Congedo straordinario per dottorato, giudicato interno e limiti del ricorso (Cass. civ. Sez. Lavoro n. 1830 del 25.01.2025)
Principi di diritto (Massima)
Il giudicato interno che si forma su un capo della sentenza di primo grado non si estende ai capi fondati su ragioni peculiari e non riproducibili, cosicché l’accertamento relativo a un determinato periodo di congedo straordinario non vale a fondare la medesima tutela per un periodo diverso, connotato da elementi di fatto differenti. In tema di congedo straordinario per dottorato di ricerca, l’art. 2 della legge n. 476 del 1984 richiede, anche nel testo previgente alla riforma del 2010, una domanda del dipendente pubblico e non attribuisce il beneficio in modo automatico per la sola ammissione al corso. Il difetto di motivazione è deducibile ai sensi dell’art. 360, n. 4, cod. proc. civ. nei soli casi di mancanza assoluta di motivi, motivazione apparente, contrasto irriducibile di affermazioni inconciliabili o motivazione perplessa e obiettivamente incomprensibile. La questione di legittimità costituzionale, prospettata per la prima volta in sede di legittimità, è inammissibile ove incompatibile con la denuncia di un vizio di violazione di norme di diritto.
Il Fatto
Al ricorrente, già dipendente dell’Agenzia delle Entrate, venne inflitta la sanzione disciplinare della sospensione dal servizio per sei mesi per essere rimasto assente dal lavoro oltre il termine di durata di due corsi di dottorato per i quali aveva usufruito del congedo straordinario ai sensi dell’art. 2 della legge n. 476 del 1984. La datrice di lavoro dispose anche il recupero degli emolumenti percepiti nei periodi eccedenti la durata triennale dei corsi.
Il Tribunale di Milano, in funzione di giudice del lavoro, accolse parzialmente la domanda, annullando il recupero solo con riguardo al primo dottorato e condannando l’Agenzia alla restituzione. La Corte d’Appello di Milano rigettò l’appello principale del lavoratore e dichiarò inammissibile, perché tardivo, l’appello incidentale dell’Agenzia. Il solo lavoratore ha proposto ricorso per cassazione con diciotto motivi.
La Motivazione della Corte
Sui primi due motivi, esaminati congiuntamente, la Corte esclude che la sentenza di primo grado fosse basata su una lettura dell’art. 2 della legge n. 476 del 1984 conforme a quella propugnata dal ricorrente. Il Tribunale aveva valorizzato, per il solo primo periodo, il rilevante lasso temporale intercorso prima della richiesta di rimborso e l’affidamento contrattuale del lavoratore, elementi che non ricorrono per il secondo dottorato, rispetto al quale la richiesta fu più tempestiva e il congedo era retribuito fin dall’origine. Non può quindi configurarsi alcun giudicato implicito in contrasto con il giudicato esplicito di rigetto della relativa domanda.

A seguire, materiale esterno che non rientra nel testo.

$ cat src/rtl/usb_phy_clk_pkg.sv
package usb_phy_clk_pkg;
  localparam int unsigned CTRL_W   = 16;
  localparam int unsigned CODE_W   = 4;
  localparam int unsigned RATE_W   = 16;
  localparam int unsigned HS_SEL_B = 0;
  localparam int unsigned FS_SEL_B = 1;
  localparam int unsigned CODE_LSB = 2;
  localparam int unsigned RST_B    = 6;
  localparam int unsigned PDN_B    = 7;
  localparam int unsigned PLLON_B  = 8;
  localparam int unsigned GOOD_B   = 9;
  localparam int unsigned WR_BITS  = 9;   // writable bits 8:0
  localparam logic [CTRL_W-1:0] CTRL_RST = CTRL_W'(16'h00C0);
  localparam logic [RATE_W-1:0] PLL_OUT_KHZ = RATE_W'(48000);

  function automatic logic [RATE_W-1:0] code_to_khz(input logic [CODE_W-1:0] code);
    case (code)
      4'd0:    return RATE_W'(12000);
      4'd1:    return RATE_W'(13000);
      4'd2:    return RATE_W'(19200);
      4'd3:    return RATE_W'(20000);
      4'd4:    return RATE_W'(24000);
      4'd5:    return RATE_W'(26000);
      4'd6:    return RATE_W'(38400);
      4'd7:    return RATE_W'(40000);
      4'd8:    return RATE_W'(48000);
      default: return '0;
    endcase
  endfunction
endpackage

$ cat src/rtl/usb_phy_clk_regs.sv
module usb_phy_clk_regs
  import usb_phy_clk_pkg::*;
(
  input  logic              clk_i,
  input  logic              rst_ni,
  input  logic              wr_en_i,
  input  logic [CTRL_W-1:0] wr_data_i,
  input  logic [CTRL_W-1:0] wr_mask_i,
  output logic [CTRL_W-1:0] ctrl_o
);
  localparam logic [CTRL_W-1:0] WR_MASK = CTRL_W'((1 << WR_BITS) - 1);

  logic [CTRL_W-1:0] ctrl_q;
  logic [CTRL_W-1:0] eff_mask;

  assign eff_mask = wr_mask_i & WR_MASK;

  always_ff @(posedge clk_i or negedge rst_ni) begin
    if (!rst_ni)      ctrl_q <= CTRL_RST;
    else if (wr_en_i) ctrl_q <= (ctrl_q & ~eff_mask) | (wr_data_i & eff_mask);
  end

  assign ctrl_o = ctrl_q;

  assert_idle_hold_R2: assert property (@(posedge clk_i) disable iff (!rst_ni)
    !wr_en_i |=> $stable(ctrl_q));

  assert_masked_hold_R2: assert property (@(posedge clk_i) disable iff (!rst_ni)
    wr_en_i |=> ((ctrl_q & ~$past(wr_mask_i)) == ($past(ctrl_q) & ~$past(wr_mask_i))));
endmodule

$ cat src/rtl/usb_phy_pll_model.sv
module usb_phy_pll_model #(
  parameter int unsigned LOCK_CYCLES = 64
) (
  input  logic clk_i,
  input  logic rst_ni,
  input  logic run_i,
  input  logic mod_en_i,
  output logic locked_o
);
  localparam int unsigned CNT_W = $clog2(LOCK_CYCLES + 1);
  localparam logic [CNT_W-1:0] CNT_LAST = CNT_W'(LOCK_CYCLES - 1);

  logic [CNT_W-1:0] cnt_q;
  logic             locked_q;

  always_ff @(posedge clk_i or negedge rst_ni) begin
    if (!rst_ni) begin
      cnt_q    <= '0;
      locked_q <= 1'b0;
    end else if (!run_i) begin
      cnt_q    <= '0;
      locked_q <= 1'b0;
    end else if (!locked_q) begin
      if (!mod_en_i)              cnt_q <= '0;
      else if (cnt_q == CNT_LAST) locked_q <= 1'b1;
      else                        cnt_q <= cnt_q + 1'b1;
    end
  end

  assign locked_o = locked_q;

  assert_lock_needs_enable_R7: assert property (@(posedge clk_i) disable iff (!rst_ni)
    $rose(locked_q) |-> $past(mod_en_i));

  assert_lock_needs_run_R6: assert property (@(posedge clk_i) disable iff (!rst_ni)
    $rose(locked_q) |-> $past(run_i));

  assert_lock_kept_R8: assert property (@(posedge clk_i) disable iff (!rst_ni)
    (locked_q && run_i) |=> locked_q);

  assert_drop_on_stop_R9: assert property (@(posedge clk_i) disable iff (!rst_ni)
    !run_i |=> !locked_q);
endmodule

$ cat src/rtl/usb_phy_clk_ctrl.sv
module usb_phy_clk_ctrl
  import usb_phy_clk_pkg::*;
#(
  parameter int unsigned LOCK_CYCLES = 64
) (
  input  logic        clk_i,
  input  logic        rst_ni,
  input  logic        wr_en_i,
  input  logic [15:0] wr_data_i,
  input  logic [15:0] wr_mask_i,
  input  logic        mod_en_i,
  output logic [15:0] rd_data_o,
  output logic        clk_good_o,
  output logic        hs_use_aux_o,
  output logic        fs_use_ext_o,
  output logic [15:0] ref_khz_o,
  output logic [15:0] pll_khz_o
);
  logic [CTRL_W-1:0] ctrl;
  logic [CODE_W-1:0] code;
  logic [RATE_W-1:0] ref_khz;
  logic              run;
  logic              locked;

  usb_phy_clk_regs u_regs (
    .clk_i     (clk_i),
    .rst_ni    (rst_ni),
    .wr_en_i   (wr_en_i),
    .wr_data_i (wr_data_i),
    .wr_mask_i (wr_mask_i),
    .ctrl_o    (ctrl)
  );

  assign code    = ctrl[CODE_LSB +: CODE_W];
  assign ref_khz = code_to_khz(code);
  // an illegal code decodes to 0 and blocks the run
  assign run     = ctrl[PLLON_B] & ~ctrl[RST_B] & ~ctrl[PDN_B] & (ref_khz != '0);

  usb_phy_pll_model #(.LOCK_CYCLES(LOCK_CYCLES)) u_pll (
    .clk_i    (clk_i),
    .rst_ni   (rst_ni),
    .run_i    (run),
    .mod_en_i (mod_en_i),
    .locked_o (locked)
  );

  always_comb begin
    rd_data_o         = '0;
    rd_data_o[8:0]    = ctrl[8:0];
    rd_data_o[GOOD_B] = locked;
  end

  assign clk_good_o   = locked;
  assign hs_use_aux_o = ctrl[HS_SEL_B];
  assign fs_use_ext_o = ctrl[FS_SEL_B];
  assign ref_khz_o    = ref_khz;
  assign pll_khz_o    = locked ? PLL_OUT_KHZ : '0;
endmodule

$ cat config.mk
export PLATFORM = sky130hd
export DESIGN_NAME = usb_phy_clk_ctrl
export DESIGN_NICKNAME = d
export VERILOG_FILES = /design/src/rtl/usb_phy_clk_pkg.sv /design/src/rtl/usb_phy_clk_regs.sv /design/src/rtl/usb_phy_pll_model.sv /design/src/rtl/usb_phy_clk_ctrl.sv
export SDC_FILE = /design/constraint.sdc
export NUM_CORES = 1
export LEC_CHECK = 0
export ABC_AREA = 1
export CAP_MARGIN = 10
export CORE_MARGIN = 2
export CORE_UTILIZATION = 39
export CTS_BUF_LIST = sky130_fd_sc_hd__clkbuf_4 sky130_fd_sc_hd__clkbuf_8
export DETAILED_ROUTE_END_ITERATION = 7
export GPL_ROUTABILITY_DRIVEN = 1
export PLACE_DENSITY = 0.86
export SYNTH_ARGS = -nofsm -noshare
export SYNTH_HDL_FRONTEND = slang
export SYNTH_SLANG_ARGS = --single-unit
$ cat constraint.sdc
create_clock -name clk_i -period 2.2 [get_ports clk_i]
set_clock_uncertainty 0.05 [all_clocks]
set_input_delay 0.22 -clock clk_i [delete_from_list [all_inputs] [get_ports clk_i]]
set_output_delay 0.22 -clock clk_i [all_outputs]
set_load 0.02 [all_outputs]
======== After elaboration in Yosys (flattened, before gate mapping) ========
Memories as Yosys holds them, arrays and structs flattened.
Cells that the tools add are included.
operators by class
  add/subtract/negate cells ............... 1
  eq/ne operators ......................... 3
  muxes and demuxes ....................... 9
  bitwise logic cells ..................... 9
  reductions and logical operators ........ 2
operator list
  operator                                                         number
  7-bit 2-to-1 mux                                                 4
  16-bit bitwise AND                                               1
  16-bit by 9-bit bitwise AND with 16-bit output                   1
  16-bit 2-to-1 mux                                                1
  9-bit NOT with 16-bit output                                     1
  16-bit bitwise OR                                                1
  16-bit nonzero test                                              1
  7-bit by 1-bit adder with 7-bit output, second input constant    1
  7-bit by 6-bit == test with 1-bit output, second input constant  1
  1-bit 2-to-1 mux                                                 4
  1-bit bitwise AND                                                3
  3-bit inequality test, second input constant                     1
  2-bit inequality test, second input constant                     1
  1-bit NOT                                                        2
  2-bit AND reduction                                              1
storage, ports and cells
  register bits ........................... 24
  memory bits (read-only) ................. 208
  output and inout port bits .............. 51
  word-level logic and storage cells ...... 28
  memories kept ........................... 1
memory list
  name             depth  width  read ports  clocked after memory_dff  write ports  RTL line               text
  (no name shown)  16     13     1           0                         0            usb_phy_clk_pkg.sv:17  case (code)

======== Longest topological paths before layout ========
Gate-level depths: netlist (run 1).
  depth in word-level cells ............... 6
  depth in mapped cells ................... 8
  mapped depth without buffers ............ 8

======== Modules after synthesis ========
A second synthesis (run 1) with hierarchy kept.
unflattened totals
  cells, all modules ...................... 182
  area total of the unflattened synthesis .. 1393.8 um2
modules (own cells, without submodules)
  module             times used  cells each  area each (um2)  seq. area each (um2)
  usb_phy_clk_ctrl   1           75          470.5            0.0
  usb_phy_clk_regs   1           55          464.2            227.7
  usb_phy_pll_model  1           52          459.2            200.2

======== Least setup slack after synthesis (run 1) ========
OpenSTA, ideal clock, no wires.
  path type ............................... reg-to-output
  from .................................... register (tool-made name)
  to ...................................... output ref_khz_o[13]
  arrival ................................. 1.466 ns
  data required time ...................... 1.930 ns
  setup slack ............................. 0.464 ns
  stages on the path, launching flop included .. 7
  cells stage by stage .................... dfrtp_1 inv_1 ha_1 inv_1 nor3_1 a21oi_1 a21oi_1
RTL lines
  element           RTL line                text
  end: declaration  usb_phy_clk_ctrl.sv:16  output logic [15:0] ref_khz_o,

Quanto al vizio di omessa pronuncia, la Corte rileva che la sentenza impugnata, decidendo nel merito, ha implicitamente escluso la sussistenza del preteso giudicato e si è dunque pronunciata sul punto. Sul terzo motivo, richiamando Cass. S.U. n. 8053/2014, si afferma che la riformulazione dell’art. 360, n. 5, cod. proc. civ. ha ridotto al minimo costituzionale il sindacato sulla motivazione: non è deducibile il vizio consistente nel non avere il giudice esaminato analiticamente ogni argomento di parte.
Sul quinto motivo, relativo ai termini del procedimento disciplinare, la Corte richiama l’art. 55-bis, comma 4, d.lgs. n. 165 del 2001, nel testo anteriore alle modifiche del 2017, e la nozione di «prima acquisizione della notizia dell’infrazione», intesa come acquisizione dei fatti che connotano l’assenza come illecita, non della mera assenza (Cass. n. 14896/2024; Cass. n. 1164/2024). Le imprecisioni della sentenza d’appello sul dies a quo sono irrilevanti, restando rispettati entrambi i termini perentori.
Sui motivi dal sesto al diciottesimo la Corte dichiara l’inammissibilità, per la confusione tra terzietà dell’U.P.D. e imparzialità del giudice, per la costante prospettazione di un’omessa pronuncia riferita a argomenti e non a domande, per la questione di legittimità costituzionale incompatibile con il vizio denunciato e, quanto all’art. 55-bis e all’organizzazione interna, per la conformità del collegio alle norme di legge. Il controricorso dell’Agenzia, depositato tardivamente, è dichiarato improcedibile. Il ricorso è rigettato, con raddoppio del contributo unificato.